EVS

  • Founding of the IUCN

    The IUCN's Species Survival Commission allows the IUCN to encourage and assist societies to conserve biodiversity by building knowledge on the status and threats to species. They develop policies and guidelines and provide advice to different societies on their environmental issues.
  • Minamata

    In the area around the Minamata bay, the intake of shellfish and fish were seen as the cause of the disease. The Kumamoto Prefecture gave guidance to self-restrain fishing and consumption. In the Argano River Basin, after Minamata was discovered there, Niigata Prefecture took measures that are guidance for the concerned fishing cooperative to self-restrain catching fish and shellfish, and for the concerned people to control intake.
  • Beginnings of the UN law of the sea

    This banned nuclear weapons on the seabed, declaring that all resources that go beyond limits of jurisdiction.
  • WWF founded

    This is the World Wildlife Fund. It's active in almost 100 countries, has 6 million supporters, and its main goal is to conserve biological diversity in the world.
  • Rachel Carson’s Silent Spring Published

    Silent Spring did not ban DDT (a synthetic man-made chemical used as an insecticide), but argued that it was dangerous to humans and other animals and that overusing them would dramatically disrupt ecosystems.
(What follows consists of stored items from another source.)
**config.mk**
```make
export PLATFORM = sky130hd
export DESIGN_NAME = uart_tx_sched
export DESIGN_NICKNAME = d
export VERILOG_FILES = /design/src/rtl/uart_tx_sched.sv
export SDC_FILE = /design/constraint.sdc
export NUM_CORES = 1
export LEC_CHECK = 0
export BUFFER_PORTS_ARGS = -buffer_cell sky130_fd_sc_hd__buf_4
export CAP_MARGIN = 20
export CELL_PAD_IN_SITES_DETAIL_PLACEMENT = 0
export CELL_PAD_IN_SITES_GLOBAL_PLACEMENT = 2
export CORE_MARGIN = 4
export CORE_UTILIZATION = 34
export CTS_CLUSTER_SIZE = 25
export DETAILED_ROUTE_END_ITERATION = 10
export PLACE_DENSITY_LB_ADDON = 0.2
export SLEW_MARGIN = 5
export SYNTH_ARGS = -nofsm -noshare
export SYNTH_HDL_FRONTEND = slang
export SYNTH_SLANG_ARGS = --single-unit
```
**constraint.sdc**
```tcl
create_clock -name clk -period 2.9 [get_ports clk]
set_input_delay 0.435 -clock clk [delete_from_list [all_inputs] [get_ports clk]]
set_output_delay 0.435 -clock clk [all_outputs]
set_load 0.1 [all_outputs]
```
**src/rtl/uart_tx_sched.sv**
```systemverilog
// uart_tx_sched: arbitrates two byte sources onto a single uart_tx.
// Requester 0 sends single bytes, requester 1 sends indexed bursts. Each frame is
// started with a one-cycle tx_ctrl pulse, then followed into busy and back to idle.
// A fixed idle gap is inserted after every frame.
module uart_tx_sched #(
  parameter int GAP_CYCLES   = 2,
  parameter int BUSY_TIMEOUT = 4
) (
  input  logic       clk,
  input  logic       rst,
  input  logic       req0_valid,
  input  logic [7:0] req0_byte,
  output logic       req0_ack,
  input  logic       req1_valid,
  input  logic [3:0] req1_len,
  output logic [3:0] req1_idx,
  input  logic [7:0] req1_byte,
  output logic       req1_ack,
  output logic       req1_done,
  output logic       tx_ctrl,
  output logic [7:0] tx_byte,
  input  logic       tx_ready,
  output logic [1:0] grant,
  output logic       busy,
  output logic       err_timeout
);

  typedef enum logic [2:0] {
    S_IDLE,
    S_LOAD,
    S_WAIT_BUSY,
    S_WAIT_DONE,
    S_GAP
  } state_t;

  // Terminal counts. For GAP_CYCLES=0 the GAP state is never entered, so the
  // wrapped value of GAP_LAST is never compared.
  localparam logic [15:0] BUSY_LAST = 16'(BUSY_TIMEOUT - 1);
  localparam logic [15:0] GAP_LAST  = 16'(GAP_CYCLES - 1);

  state_t      r_state, w_state_next;
  logic [1:0]  r_grant, w_grant_next;
  logic        r_last_is_req1, w_last_next;
  logic [3:0]  r_len, w_len_next;
  logic [3:0]  r_idx, w_idx_next;
  logic [15:0] r_cnt, w_cnt_next;
  logic [7:0]  r_tx_byte, w_tx_byte_next;
  logic        r_tx_ctrl, w_tx_ctrl_next;
  logic        r_req0_ack, w_req0_ack_next;
  logic        r_req1_ack, w_req1_ack_next;
  logic        r_req1_done, w_req1_done_next;
  logic        r_err, w_err_next;
  logic        w_frame_end;
  logic        w_gap_exit;

  // Next-state and next-output logic. Pulses and tx_byte are registered, so a
  // LOAD decision becomes visible in the following cycle (request at N -> tx_ctrl at N+2).
  always_comb begin
    w_state_next     = r_state;
    w_grant_next     = r_grant;
    w_last_next      = r_last_is_req1;
    w_len_next       = r_len;
    w_idx_next       = r_idx;
    w_cnt_next       = r_cnt;
    w_tx_byte_next   = r_tx_byte;
    w_tx_ctrl_next   = 1'b0;
    w_req0_ack_next  = 1'b0;
    w_req1_ack_next  = 1'b0;
    w_req1_done_next = 1'b0;
    w_err_next       = r_err;
    w_frame_end      = 1'b0;
    w_gap_exit       = 1'b0;

    case (r_state)
      S_IDLE: begin
        if (tx_ready && (req0_valid || req1_valid)) begin
          w_state_next = S_LOAD;
          w_idx_next   = 4'd0;
          // Round robin: req1 wins only if alone or if req0 was granted last.
          if (req1_valid && (!req0_valid || !r_last_is_req1)) begin
            w_grant_next = 2'b10;
            w_last_next  = 1'b1;
            w_len_next   = req1_len;
          end else begin
            w_grant_next = 2'b01;
            w_last_next  = 1'b0;
          end
        end
      end
      S_LOAD: begin
        if (r_grant[1] && (r_len == 4'd0)) begin
          // Empty burst: nothing to send, just report completion.
          w_state_next     = S_IDLE;
          w_grant_next     = 2'b00;
          w_req1_done_next = 1'b1;
        end else begin
          w_tx_ctrl_next  = 1'b1;
          w_tx_byte_next  = r_grant[1] ? req1_byte : req0_byte;
          w_req0_ack_next = r_grant[0];
          w_req1_ack_next = r_grant[1];
          w_state_next    = S_WAIT_BUSY;
          w_cnt_next      = 16'd0;
        end
      end
      S_WAIT_BUSY: begin
        if (!tx_ready) begin
          w_state_next = S_WAIT_DONE;
        end else if (r_cnt == BUSY_LAST) begin
          // uart_tx never went busy: flag it and move on as if the frame was sent.
          w_err_next  = 1'b1;
          w_frame_end = 1'b1;
        end else begin
          w_cnt_next = r_cnt + 16'd1;
        end
      end
      S_WAIT_DONE: begin
        if (tx_ready) begin
          w_frame_end = 1'b1;
        end
      end
      S_GAP: begin
        if (r_cnt == GAP_LAST) begin
          w_gap_exit = 1'b1;
        end else begin
          w_cnt_next = r_cnt + 16'd1;
        end
      end
      default: begin
        w_state_next = S_IDLE;
      end
    endcase

    if (w_frame_end) begin
      if (GAP_CYCLES == 0) begin
        w_gap_exit = 1'b1;
      end else begin
        w_state_next = S_GAP;
        w_cnt_next   = 16'd0;
      end
    end

    // End of gap: continue the burst, or release the grant.
    if (w_gap_exit) begin
      if (r_grant[1] && (r_idx != (r_len - 4'd1))) begin
        w_state_next = S_LOAD;
        w_idx_next   = r_idx + 4'd1;
      end else begin
        w_state_next     = S_IDLE;
        w_grant_next     = 2'b00;
        w_idx_next       = 4'd0;
        w_req1_done_next = r_grant[1];
      end
    end
  end

  // State and output registers; reset aborts any transaction in flight.
  always_ff @(posedge clk) begin
    if (rst) begin
      r_state        <= S_IDLE;
      r_grant        <= 2'b00;
      r_last_is_req1 <= 1'b1;
      r_len          <= 4'd0;
      r_idx          <= 4'd0;
      r_cnt          <= 16'd0;
      r_tx_byte      <= 8'd0;
      r_tx_ctrl      <= 1'b0;
      r_req0_ack     <= 1'b0;
      r_req1_ack     <= 1'b0;
      r_req1_done    <= 1'b0;
      r_err          <= 1'b0;
    end else begin
      r_state        <= w_state_next;
      r_grant        <= w_grant_next;
      r_last_is_req1 <= w_last_next;
      r_len          <= w_len_next;
      r_idx          <= w_idx_next;
      r_cnt          <= w_cnt_next;
      r_tx_byte      <= w_tx_byte_next;
      r_tx_ctrl      <= w_tx_ctrl_next;
      r_req0_ack     <= w_req0_ack_next;
      r_req1_ack     <= w_req1_ack_next;
      r_req1_done    <= w_req1_done_next;
      r_err          <= w_err_next;
    end
  end

  assign req0_ack    = r_req0_ack;
  assign req1_ack    = r_req1_ack;
  assign req1_done   = r_req1_done;
  assign req1_idx    = r_idx;
  assign tx_ctrl     = r_tx_ctrl;
  assign tx_byte     = r_tx_byte;
  assign grant       = r_grant;
  assign busy        = (r_state != S_IDLE);
  assign err_timeout = r_err;

endmodule

```
== Word-level counts from Yosys, hierarchy flattened ==
Cells that the tools add are included.
Widths: inputs -> output; s select.
Storage, ports and cells
  word-level logic and storage cells: 91
  bits in writable memories: 0
  flip-flop bits (word level): 43
  input bits: 25
  bits in latches: 0
  memories: 0
  output and inout port bits: 20
  ROM bits: 0
Operators by class
  multiplexer cells: 35
  reductions and logical operators: 25
  multipliers: 0
  add/sub/neg operators: 3
  bitwise operators: 2
  equal/unequal tests: 14
  shifts and indexed selects: 0
  divide/modulo/power cells: 0
  order comparisons: 0
Operator list (number)
  $mux 16: 4
  $pmux 16 s3: 1
  $add 16x1->16 const B: 1
  $eq 16x1->1 const B: 1
  $eq 16x2->1 const B: 1
  $mux 4: 4
  $mux 1: 12
  $mux 2: 6
  $mux 3: 4
  $pmux 3 s4: 1
  $reduce_and 3->1: 3
  $mux 8: 1
  $ne 2x2->1 const B: 4
  $ne 4x4->1 const B: 2
  $eq 3x2->1 const B: 2
  $reduce_and 2->1: 3
  $reduce_bool 3->1: 2
  $reduce_or 2->1: 3
  $reduce_and 5->1: 1
  $add 4x1->4 const B: 1
  $logic_and 1x1->1: 4
  $logic_not 4->1: 1
  $ne 4x4->1: 1
  $pmux 2 s2: 1
  11 further kinds: 15

== Depth between registers and ports, before layout ==
  depth after elaboration: 8
  depth in mapped cells: 9

== Least setup slack after synthesis ==
OpenSTA, ideal clock, no wires.
  path kind: reg2reg
  from: register r_grant[1] (netlist: grant[1])
  to: register r_cnt[7]
  arrival: 2.194 ns
  setup slack: 0.589 ns
  data required time: 2.783 ns
  path buffers: 2
  stages on the path, launching flop included: 8
  setup time: 0.117 ns
  cells stage by stage: dfxtp_1 nand4bb_1 and3_1 buf_2 buf_2 o211ai_1 xor2_1 nor2_1
On the way
  longest elaborated chain between the ends: 3
Ends and longest elaborated chain
  from (decl): RTL line 42  | logic [1:0] r_grant, w_grant_next;
  from (signal assigned): RTL line 173  | r_grant <= w_grant_next;
  $logic_and 1x1->1: RTL line 91  | if (r_grant[1] && (r_len == 4'd0)) begin
  $ne 2x2->1 (no source line)
  $reduce_and 5->1 (no source line)
  to (signal assigned): RTL line 177  | r_cnt <= w_cnt_next;
  to (decl): RTL line 46  | logic [15:0] r_cnt, w_cnt_next;
Every way passes these cells.
A chain may end at the register's enable or synchronous reset.

== Worst setup path after layout ==
  from: register r_state[0]
  to: output busy
On the way
  longest elaborated chain between the ends: 1
Ends and longest elaborated chain
  from (decl): RTL line 41  | state_t r_state, w_state_next;
  from (signal assigned): RTL line 172  | r_state <= w_state_next;
  $reduce_bool 3->1: RTL line 194  | assign busy = (r_state != S_IDLE);
  to (decl): RTL line 24  | output logic busy,
Every way passes these cells.

==> results list <==
* WL per Instance: 14.4 µm
- Worst-case vdd ir drop: between 0.0002 and 0.0003 V
- The most used flip-flop cell after synthesis is sky130_fd_sc_hd__dfxtp_1.
- After clock tree synthesis, the flow added hold-fix buffers numbering 0.
- Overall global routing resource usage: 0.149
- Entering global routing, the biggest net connects 27 pins.
- Among the stages of the critical path, the cell type that occurs most often is sky130_fd_sc_hd__buf_4.
- Arrival time worst endpoint: 1820 ps
* Width of the die: slightly below 90 µm
- Max-cap violations: 0
- Wire length of the first global-routing pass: 9.20 mm
- Cell types occupying the most area after synthesis: sky130_fd_sc_hd__dfxtp_1, sky130_fd_sc_hd__nor2_1, sky130_fd_sc_hd__a21oi_1
* Element type at the critical path end: output port
- In the final layout, the multi-input gates occupy ~1300 µm².
- Routed vias: 1991
* Die Y: ~89 µm
* Combinational group share of total power: 0.327
- In the final design database the tool counted about 330 nets.
- Number of filler instances in the final layout: around 670
- Hold WS: just under 400 ps
- Headroom to the max-slew limit came out at 0.510.
- The initial utilization of the core area, before any placement, comes to 0.349.
* CP peak stage delay: between 700 and 800 ps
- Clock latency on the worst-skew pair, taken at its later pin, is about 300 ps.
- CTS placed an instance of sky130_fd_sc_hd__clkbuf_8 at the clock tree root.
- The first detailed-routing pass ran for 4 iterations.
* Post-synth EDFFs: 0
* Switching share of power: 0.401
* Synthesized instance count: ~260
- Reg2Reg Setup Slack: ~650 ps
- The most critical setup path has its endpoint at busy.
- Routability-driven placement finished with a final weighted congestion of 0.804.
* Slowest CP cell: sky130_fd_sc_hd__dfxtp_1
* Cell depth of the worst flop-to-flop path: 5
* Status: complete, no violations
- Crit path time final: approximately 2300 ps
- Of all cell types, the one taking the most synthesized area is sky130_fd_sc_hd__dfxtp_1.
* Clock buffers created by TritonCTS: 5
- Once detail routing completed, the nets flagged for antenna violations numbered 0.
* Total nets after synthesis: approximately 290
* Clock network fraction of total power: 0.245
- Cell internal power was estimated by the tool at between 0.0009 and 0.001 W.
- After clock tree synthesis, the clock-pin slew on the worst setup and hold paths is around 80 ps.
* Sum of negative setup slack: 0 ps
- The floorplan has 29 rows.
* Synth-to-Final Area Change: 20.9%
- In this run the worst path has a maximum fanout of 17.
* Vias in the first global route: 1899
- Number of different library cells in the post-synthesis netlist: 47
- FF-to-FF Start: r_cnt[2]$_SDFFE_PP0P_
* Final count of hold timing violations: 0
* Worst Path Required: 2470 ps
- Setup repair after global routing missed its margin: false
- H-tree depth reported by CTS: 2
- Synthesis inferred 43 register bits.
- Traced cell by cell, the critical path runs through nor3_1, buf_4, inv_1, buf_4.
- The share of the Yosys chip area taken by registers is 0.388.
* Floorplan Core Area: 6350 µm²
- Maximum clock insertion buffer count: 2
* Yosys synthesis warning count: 0
* Path category of the worst min-delay check: input pin to flop
* Clock sink count: 43
- IO Count: 45
* Worst path setup slack after routing: roughly 650 ps
* Most frequent cells after synthesis: sky130_fd_sc_hd__dfxtp_1, sky130_fd_sc_hd__nor2_1, sky130_fd_sc_hd__a21oi_1
- The cell area that synthesis handed to floorplanning was between 2000 and 2500 µm².
* Setup-violating endpoint count in the final report: 0
- TritonCTS built the clock tree.
- The floorplan step defined a die boundary enclosing about 7900 µm².
- In the finished design, the share of the clock period the worst path needs comes to 0.777.
- Registers take roughly 860 µm².
* Final setup skew: between 10 and 15 ps
- Leakage power total: between 0.9 and 1 nW
* Sequential share of power: 0.428
- Critical Setup Path Class: flop to output port
* Pwr dens: 584 nW/µm²
- In this run the tool buffered the top-level ports with between 40 and 50 buffer cells.
- In the routed design, unresolved DRC markers number 0.
* Average instance area after synthesis: 8.56 µm²
- In this run the post-CTS setup repair buffer count came out at 0.
- Before CTS, the worst setup slack after placement is roughly 630 ps.
- Derived from the worst setup path, the maximum achievable clock frequency is 444 MHz.
- The share of synthesized area in the top cell type comes to 0.388.
* Critical Path Source: r_state[0]$_SDFFE_PP0P_
- The final max-slew violation count came to 0.
- Summed over all layers, the routed wires come to 5.45 mm.
* Violation count after the first detailed-routing iteration: between 60 and 70
- Reg-to-reg endpoint: r_cnt[6]$_SDFFE_PP0P_
- Worst-margin pin slew: 735 ps
- sky130_fd_sc_hd__dfxtp_1 is the most common cell in the netlist.
* Number of antenna violations at the first check in global routing: 0
* Diode count: 0
* Crit path launch type: flop
* Share of synthesized registers carrying an async set or reset: 0
- Global route total overflow: 0
- Proportion of layout cells with a drive suffix above 1: 0.196
* Post-detail-place hpwl: a little under 4 mm
* Vias per cell: about 5.3
- Psw: 0.000628 W
- After clock tree synthesis, the repair step resized 0 gates.
- Post-layout utilization of the core: 0.422
==> layout make-up <==
class                      count  share of cell area
sequential                    43               0.321
clock buffer                   6              0.0271
multi-input combinational    194               0.467
timing repair buffer          47               0.132
clock inverter                 2             0.00467
inverter                       9              0.0126
tap                           77              0.0359
==> logic make-up after synthesis <==
group / synth area share
flip-flops: 0.388
adder cells (fa/ha/maj): 0.0226
buffers and inverters: 0.0469
multiplexers: 0.0407
AND/OR/NAND/NOR: 0.235
XOR/XNOR: 0.0655
AO/OA/AOI/OAI: 0.200
==> worst max-delay path, delay by kind of cell, from the launching register on <==
kind / cells / cell delay (ps)
and+or+nand+nor: 1 / 130
buffers and inverters: 3 / 680
DFF: 1 / 720
==> power groups by stage <==
stage	clock (W)	combinational (W)	sequential, W
2_1_floorplan	0	0.000243	0.000838
3_3_place_gp	0	0.000516	0.000683
3_5_place_dp	0	0.000514	0.000684
4_1_cts	0.000399	0.000516	0.000670
5_1_grt	0.000424	0.000549	0.000678
6_report	0.000383	0.000511	0.000670
==> sequential cells by signal, summed over array words and instances, names as in the netlist, 2 cells and up <==
register,flops
r_cnt,16
r_len,4
r_state,3
grant,2
req1_idx,4
tx_byte,8
==> metrics by stage <==
step	total power, W	instances	area (µm²)
2_1_floorplan	0.00108	259	2220
3_5_place_dp	0.00120	370	2590
6_report	0.00156	378	2680
3_3_place_gp	0.00120	370	2590
4_1_cts	0.00158	378	2680
5_1_grt	0.00165	378	2680
==> routing by layer <==
metal,GRT usage,part of all wire,wire (µm),up-vias
li1,-,-,-,1027
met1,0.193,0.48,2620,927
met2,0.245,0.48,2590,30
met3,0.0345,0.029,157,7
met4,0.0453,0.014,75,0
met5,0,0,0,-
==> cell usage in the layout, fill, tap and decap left out, types with 3 or more instances in the layout <==
cell type,synthesis,final
sky130_fd_sc_hd__clkbuf_8,0,5
sky130_fd_sc_hd__nor3_1,10,10
sky130_fd_sc_hd__or3_1,4,4
sky130_fd_sc_hd__nand3_1,13,13
sky130_fd_sc_hd__and3_1,3,3
sky130_fd_sc_hd__a211oi_1,8,8
sky130_fd_sc_hd__nor2_1,29,29
sky130_fd_sc_hd__buf_4,0,47
sky130_fd_sc_hd__nor4_1,5,5
sky130_fd_sc_hd__ha_1,4,4
sky130_fd_sc_hd__nand2_1,18,18
sky130_fd_sc_hd__dfxtp_1,43,43
sky130_fd_sc_hd__o2111ai_1,6,6
sky130_fd_sc_hd__a21oi_1,19,19
sky130_fd_sc_hd__nor2b_1,3,3
sky130_fd_sc_hd__or4_1,3,3
sky130_fd_sc_hd__xnor2_1,4,4
sky130_fd_sc_hd__o21ai_0,11,11
sky130_fd_sc_hd__mux2i_1,9,9
sky130_fd_sc_hd__inv_1,9,9
sky130_fd_sc_hd__xor2_1,10,10
==> how the worst min path moves through the flow <==
stage	start	endpoint	slack, ps	depth (start not counted)
detailed placement	r_len[1]$_SDFFE_PP0P_	r_len[1]$_SDFFE_PP0P_	480	2
global route	req1_len[3]	r_len[3]$_SDFFE_PP0P_	400	3
CTS	req1_len[3]	r_len[3]$_SDFFE_PP0P_	390	3
global placement	r_len[1]$_SDFFE_PP0P_	r_len[1]$_SDFFE_PP0P_	480	2
finish	req1_len[3]	r_len[3]$_SDFFE_PP0P_	390	3
floorplan	r_len[1]$_SDFFE_PP0P_	r_len[1]$_SDFFE_PP0P_	450	2
Power figures use the tool's default switching activity.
Her book began the establishment of the U.S. Environmental Protection Agency and the passing of numerous laws protecting the environment and human health, including a ban on domestic use of DDT in 1972 due to its widespread overuse and harmful impact on the environment.
  • First Earth Day in USA

    This was meant to increase awareness of environmental problems. On this day, people created rallies, marches, and programs in honor of earth day! This also boosted the U.S environmental movement.
  • Gaia Hypothesis

    Gaia Hypothesis states that living organisms on the planet interact with their surrounding inorganic environment to form a synergetic and self-regulating system that created, and now maintains, the climate and biochemical conditions that make life on Earth possible.
  • CITES started

    Stands for: Convention on International Trade in Endangered Species. It's a treaty that protects plants and animals who are threatened from international trade. It's one of the most popular agreements of all time.
  • Bhopal disaster

    This was an industrial incident where a pesticide plant released 40 tons of toxic gas. Half a million suffered from sickness and thousands were dead.
  • Chernobyl

    Chernobyl caused an increased awareness of the dangers of nuclear power, and a strong activist movement in Eastern Europe to mitigate these dangers through increased security measures and limited use of nuclear energy, as well as conservation efforts to help restore and protect the areas most effected by the Chernobyl incident.
  • Montreal Protocol

    The goal of this was to regulate the use of chemicals that hurt the ozone layer. The treaty now has 200 signatories when it started off with 46 countries.
  • Habitat II Conference

    Focused on human settlements and sustainable development in urban areas. Adequate housing for all was also an important goal.
  • Kyoto Protocol

    The Kyoto Protocol operationalizes the United Nations Framework Convention on Climate Change by committing industrialized countries and economies to limit and reduce greenhouse gases emissions.They only ask those countries to adopt policies and measurements on mitigation and report periodically.
  • World Summit on Sustainable Development in Johannesburg

    This consisted of provisions covering measures in order to progress development into taking account for the environment and respecting nature. Basically everyone agreed with this!
  • Documentary film An Inconvenient Truth released

    This documentary film about global warming was inspired by the campaigning work of Al Gore, the former United States Vice President, to raise awareness of the issue and encourage action against climate change.